# Elements conjugate in profinite completion

Problem. Let $$G$$ be a residually finite group, and identify $$G$$ with its image under the canonical map to its profinite completion $$\hat{G}$$. Let $$x,y \in G$$. Prove that the following conditions are equivalents:

(i) $$x,y$$ are conjugate in $$\hat{G}$$.

(ii) the imagens of $$x,y$$ in $$G/K$$ are conjugate in $$G/K$$, for every normal subgroup $$K$$ of finite index in $$G$$.

We know that $$\hat{G} = \varprojlim_{K \in I}G/K$$ where $$I$$ is a non-empty filter base of normal subgroups of finite index in $$G$$ and there is a continuous homomorphism $$\varphi: G \to \hat{G}$$ given by $$\varphi(g) = Kg$$. The pair $$(\hat{G},\varphi)$$ has the property:

"if $$\psi: G \to H$$ is a continuous homomorphism, to a finite group $$H$$, then there is a unique homomorphism $$\overline{\psi}: \hat{G} \to H$$ such that $$\psi = \overline{\psi}\circ\varphi$$."

1. If $$x,y \in G$$, then $$Kx,Ky \in \hat{G}$$. So, the item (i) must be "... in $$G$$"?

2. Who are the imagens of $$x,y$$ in $$G/K$$? Since $$\hat{G} = \varprojlim G/K$$, then $$(G/K_{i},f_{ij})$$ is a inverse system with inverse limit $$(\hat{G},f_{i})$$ where $$f_{i}: \hat{G} \to G/K_{i}$$? We can connect $$G$$ to $$\hat{G}$$ by $$\varphi$$ and $$\hat{G}$$ to $$G/K_{i}$$ by $$f_{i}$$, but who is $$f_{i}$$? I don't know a definition of completion using, explicitly, inverse systems indexed by a direct set and its maps. Thus, I don't know how to start this problem.

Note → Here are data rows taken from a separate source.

### src/rtl/csep_vsep.sv
module csep_vsep #(
  parameter int unsigned VMIN = 1600
) (
  input  logic clk_i,
  input  logic rst_i,
  input  logic en_i,
  input  logic norm_i,
  output logic vs_o,
  output logic hend_o
);
  localparam int unsigned HI_W = $clog2(VMIN + 1);
  localparam logic [HI_W-1:0] VMAX = HI_W'(VMIN);
  localparam logic [HI_W-1:0] VLAST = HI_W'(VMIN - 1);

  logic            norm_d;
  logic [HI_W-1:0] hi_cnt;
  logic [HI_W-1:0] hold_cnt;

  // end of a pulse that stayed shorter than the vertical threshold
  assign hend_o = en_i && norm_d && !norm_i && (hi_cnt < VMAX);

  always_ff @(posedge clk_i) begin
    if (rst_i) begin
      norm_d   <= 1'b0;
      hi_cnt   <= '0;
      hold_cnt <= '0;
      vs_o     <= 1'b0;
    end else begin
      norm_d <= norm_i;
      if (!norm_i)               hi_cnt <= '0;
      else if (hi_cnt != VMAX)   hi_cnt <= hi_cnt + 1'b1;

      if (!en_i) begin
        vs_o     <= 1'b0;
        hold_cnt <= '0;
      end else if (!vs_o) begin
        hold_cnt <= '0;
        if (norm_i && hi_cnt == VLAST) vs_o <= 1'b1;
      end else if (norm_i) begin
        hold_cnt <= '0;
      end else if (hold_cnt == VLAST) begin
        vs_o     <= 1'b0;
        hold_cnt <= '0;
      end else begin
        hold_cnt <= hold_cnt + 1'b1;
      end
    end
  end

  AST_VS_RISE_ON_HIGH: assert property (@(posedge clk_i) disable iff (rst_i)
    $rose(vs_o) |-> $past(norm_i)) else $error("vsync rose on a low input");
  AST_VS_FALL_ON_LOW: assert property (@(posedge clk_i) disable iff (rst_i)
    ($fell(vs_o) && $past(en_i)) |-> !$past(norm_i)) else $error("vsync fell on a high input");

endmodule

### src/rtl/csep_hins.sv
module csep_hins #(
  parameter int unsigned WCYC  = 400,
  parameter int unsigned PER_W = 16,
  parameter int unsigned CNT_W = 12
) (
  input  logic clk_i,
  input  logic rst_i,
  input  logic en_i,
  input  logic norm_i,
  input  logic vs_i,
  input  logic hend_i,
  output logic hs_o
);
  localparam int unsigned WW = $clog2(WCYC + 1);
  localparam logic [WW-1:0] WLAST = WW'(WCYC - 1);
  localparam logic [PER_W-1:0] PMIN = PER_W'(WCYC);

  logic             norm_d, vs_d;
  logic [PER_W-1:0] gap, period;
  logic [WW-1:0]    wcnt;
  logic [CNT_W-1:0] cnt, nh;
  logic             nh_valid, framed, armed;
  logic             rise, ins, start;

  assign rise  = norm_i && !norm_d;
  assign ins   = armed && (cnt >= nh);
  assign start = ins && (period > PMIN) && (gap == period - PER_W'(1));

  always_ff @(posedge clk_i) begin
    if (rst_i || !en_i) begin
      norm_d   <= rst_i ? 1'b0 : norm_i;
      hs_o     <= rst_i ? 1'b0 : norm_i;
      vs_d     <= 1'b0;
      gap      <= '0;
      period   <= '0;
      wcnt     <= '0;
      cnt      <= '0;
      nh       <= '0;
      nh_valid <= 1'b0;
      framed   <= 1'b0;
      armed    <= 1'b0;
    end else begin
      norm_d <= norm_i;
      vs_d   <= vs_i;

      // interval between passed edges, and synthetic pulse spacing
      if (rise && !ins) begin
        period <= (&gap) ? gap : gap + 1'b1;
        gap    <= '0;
      end else if (start) begin
        gap <= '0;
      end else if (!(&gap)) begin
        gap <= gap + 1'b1;
      end

      if (start)             wcnt <= WLAST;
      else if (wcnt != '0)   wcnt <= wcnt - 1'b1;

      // per-frame line bookkeeping
      if (vs_d && !vs_i) begin
        cnt    <= '0;
        framed <= 1'b1;
        armed  <= nh_valid;
      end else if (!vs_d && vs_i) begin
        if (framed && cnt != '0) begin
          nh       <= cnt;
          nh_valid <= 1'b1;
        end
      end else if (hend_i && !vs_i && !(&cnt)) begin
        cnt <= cnt + 1'b1;
      end

      hs_o <= ins ? (start || wcnt != '0) : norm_i;
    end
  end

  AST_PASS_THROUGH: assert property (@(posedge clk_i) disable iff (rst_i)
    !$past(ins) |-> (hs_o == $past(norm_i))) else $error("pass-through mismatch");
  AST_INS_ENDS_WITH_VS: assert property (@(posedge clk_i) disable iff (rst_i)
    $fell(vs_i) |=> !ins) else $error("insertion outlived vsync");
  AST_NO_PULSE_OVERLAP: assert property (@(posedge clk_i) disable iff (rst_i)
    start |-> (wcnt == '0)) else $error("synthetic pulses overlap");
  AST_NH_LEARNED: assert property (@(posedge clk_i) disable iff (rst_i || !en_i)
    ($rose(vs_i) && framed && cnt != '0) |=> nh_valid) else $error("line total not kept");

endmodule

### src/rtl/csync_separator.sv
module csync_separator #(
  parameter int unsigned CLK_HZ       = 200_000_000,
  parameter int unsigned POL_WIN_LOG2 = 18,
  parameter int unsigned PER_W        = 16,
  parameter int unsigned CNT_W        = 12
) (
  input  logic clk_i,
  input  logic rst_i,
  input  logic en_i,
  input  logic csync_i,
  output logic hsync_o,
  output logic vsync_o,
  output logic pol_neg_o
);
  localparam int unsigned VMIN = csep_pkg::ns_to_cycles(64'(CLK_HZ), csep_pkg::VFILT_NS);
  localparam int unsigned WCYC = csep_pkg::ns_to_cycles(64'(CLK_HZ), csep_pkg::HPULSE_NS);

  logic norm, hend;

  csep_polarity #(.WIN_LOG2(POL_WIN_LOG2)) u_pol (
    .clk_i (clk_i), .rst_i (rst_i), .raw_i (csync_i),
    .norm_o(norm), .pol_o (pol_neg_o)
  );

  csep_vsep #(.VMIN(VMIN)) u_vsep (
    .clk_i (clk_i), .rst_i (rst_i), .en_i (en_i), .norm_i(norm),
    .vs_o  (vsync_o), .hend_o(hend)
  );

  csep_hins #(.WCYC(WCYC), .PER_W(PER_W), .CNT_W(CNT_W)) u_hins (
    .clk_i (clk_i), .rst_i (rst_i), .en_i (en_i), .norm_i(norm),
    .vs_i  (vsync_o), .hend_i(hend), .hs_o (hsync_o)
  );

  AST_DISABLED_NO_VS: assert property (@(posedge clk_i) disable iff (rst_i)
    !en_i |=> !vsync_o) else $error("vsync active while disabled");

endmodule

### config.mk
export PLATFORM = sky130hd
export DESIGN_NAME = csync_separator
export DESIGN_NICKNAME = d
export VERILOG_FILES = /design/src/rtl/csep_pkg.sv /design/src/rtl/csep_polarity.sv /design/src/rtl/csep_vsep.sv /design/src/rtl/csep_hins.sv /design/src/rtl/csync_separator.sv
export SDC_FILE = /design/constraint.sdc
export NUM_CORES = 1
export LEC_CHECK = 0
export ABC_AREA = 0
export BUFFER_PORTS_ARGS = -buffer_cell sky130_fd_sc_hd__buf_2
export CAP_MARGIN = 20
export CORE_MARGIN = 3
export CORE_UTILIZATION = 55
export CTS_CLUSTER_SIZE = 20
export DETAILED_ROUTE_END_ITERATION = 16
export PLACE_DENSITY_LB_ADDON = 0.12
export SYNTH_ARGS = -nofsm -noshare
export SYNTH_HDL_FRONTEND = slang
export SYNTH_SLANG_ARGS = --single-unit
### constraint.sdc
create_clock -name clk_i -period 3.3 [get_ports clk_i]
set_clock_uncertainty 0.1 [all_clocks]
set_input_delay 0.66 -clock clk_i [delete_from_list [all_inputs] [get_ports clk_i]]
set_output_delay 0.66 -clock clk_i [all_outputs]
set_load 0.01 [all_outputs]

• $\hat{G}$ is the set of sequences $(a_K K)_{K \in I}$ (indexed by finite index normal subgroups $K$) such that $a_K \in G, a_K K\in G/K$ and $a_K H = a_H H$ whenever $K\subset H$. Trying with $G = \Bbb{Z}$ and $I$ the index $p^n$ subgroups yields the $p$-adic integers, with $I$ every subgroup it is the profinite integers. – reuns Apr 21 at 20:28
• Just a word on your profile: if you're tackling problems like this, then, surely, you'll be able to help someone. Have confidence. You're doing well :) – Shaun Apr 21 at 20:51
• @Shaun thank you for the encouragement! – Lucas Corrêa Apr 21 at 21:04
• You can also think to $\hat{G}$ as the set of (limits of) sequences $(g_n)_{n \ge 1}$ such that $g_n K$ ends being constant for every $K$, then $a,b\in G$ are conjugate in $\hat{G}$ if $a^{-1} (g_n b g_n^{-1}) K \to K$ for every $K$. – reuns Apr 21 at 21:31
• $p$-adic integers $\Bbb{Z}_p$ are the completion of $\Bbb{Z}$ for the $p$-adic metric $d(b,b+a) = |a|_p = p^{-k}$ if $a \equiv 0 \bmod p^k,a \not \equiv 0 \bmod p^{k+1}$. Do you see how an equivalent metric can be defined in any group $G$ to obtain $\hat{G}$ as the completion ? – reuns Apr 21 at 21:50

You don't need a "filter basis of normal subgroups" to define $$\hat{G}$$. Take $$\hat{G}= \underset{\leftarrow}{\mathrm{lim}} \: G/K$$ over every normal subgroup of finite index $$K$$ of $$G$$. Then $$\hat{G}$$ is a subgroup of the product $$\prod_K G/K$$ (over the same $$K$$'s) as in the comment by @reuns, and one has projections $$p_K :\hat{G} \to G/K$$ for every normal subgroup of finite index $$K$$ of $$G$$, that are factorizations of the common projections $$\pi_K : G \to G/K$$ : $$\pi_K = G \overset{i}{\to} \hat{G} \overset{p_K}{\to} G/K$$ (where $$i$$ is the natural inclusion).
So $$(i) \Rightarrow (ii)$$ is pretty clear.
For the other inclusion, you have to build an element $$z=(z_K)_K \in \hat{G}$$ such that $$zxz^{-1}=y$$ from $$z_K$$'s such that $$z_K p_K(x) z_K^{-1}=p_K(y)$$ for every normal subgroup of finite index $$K$$ of $$G$$.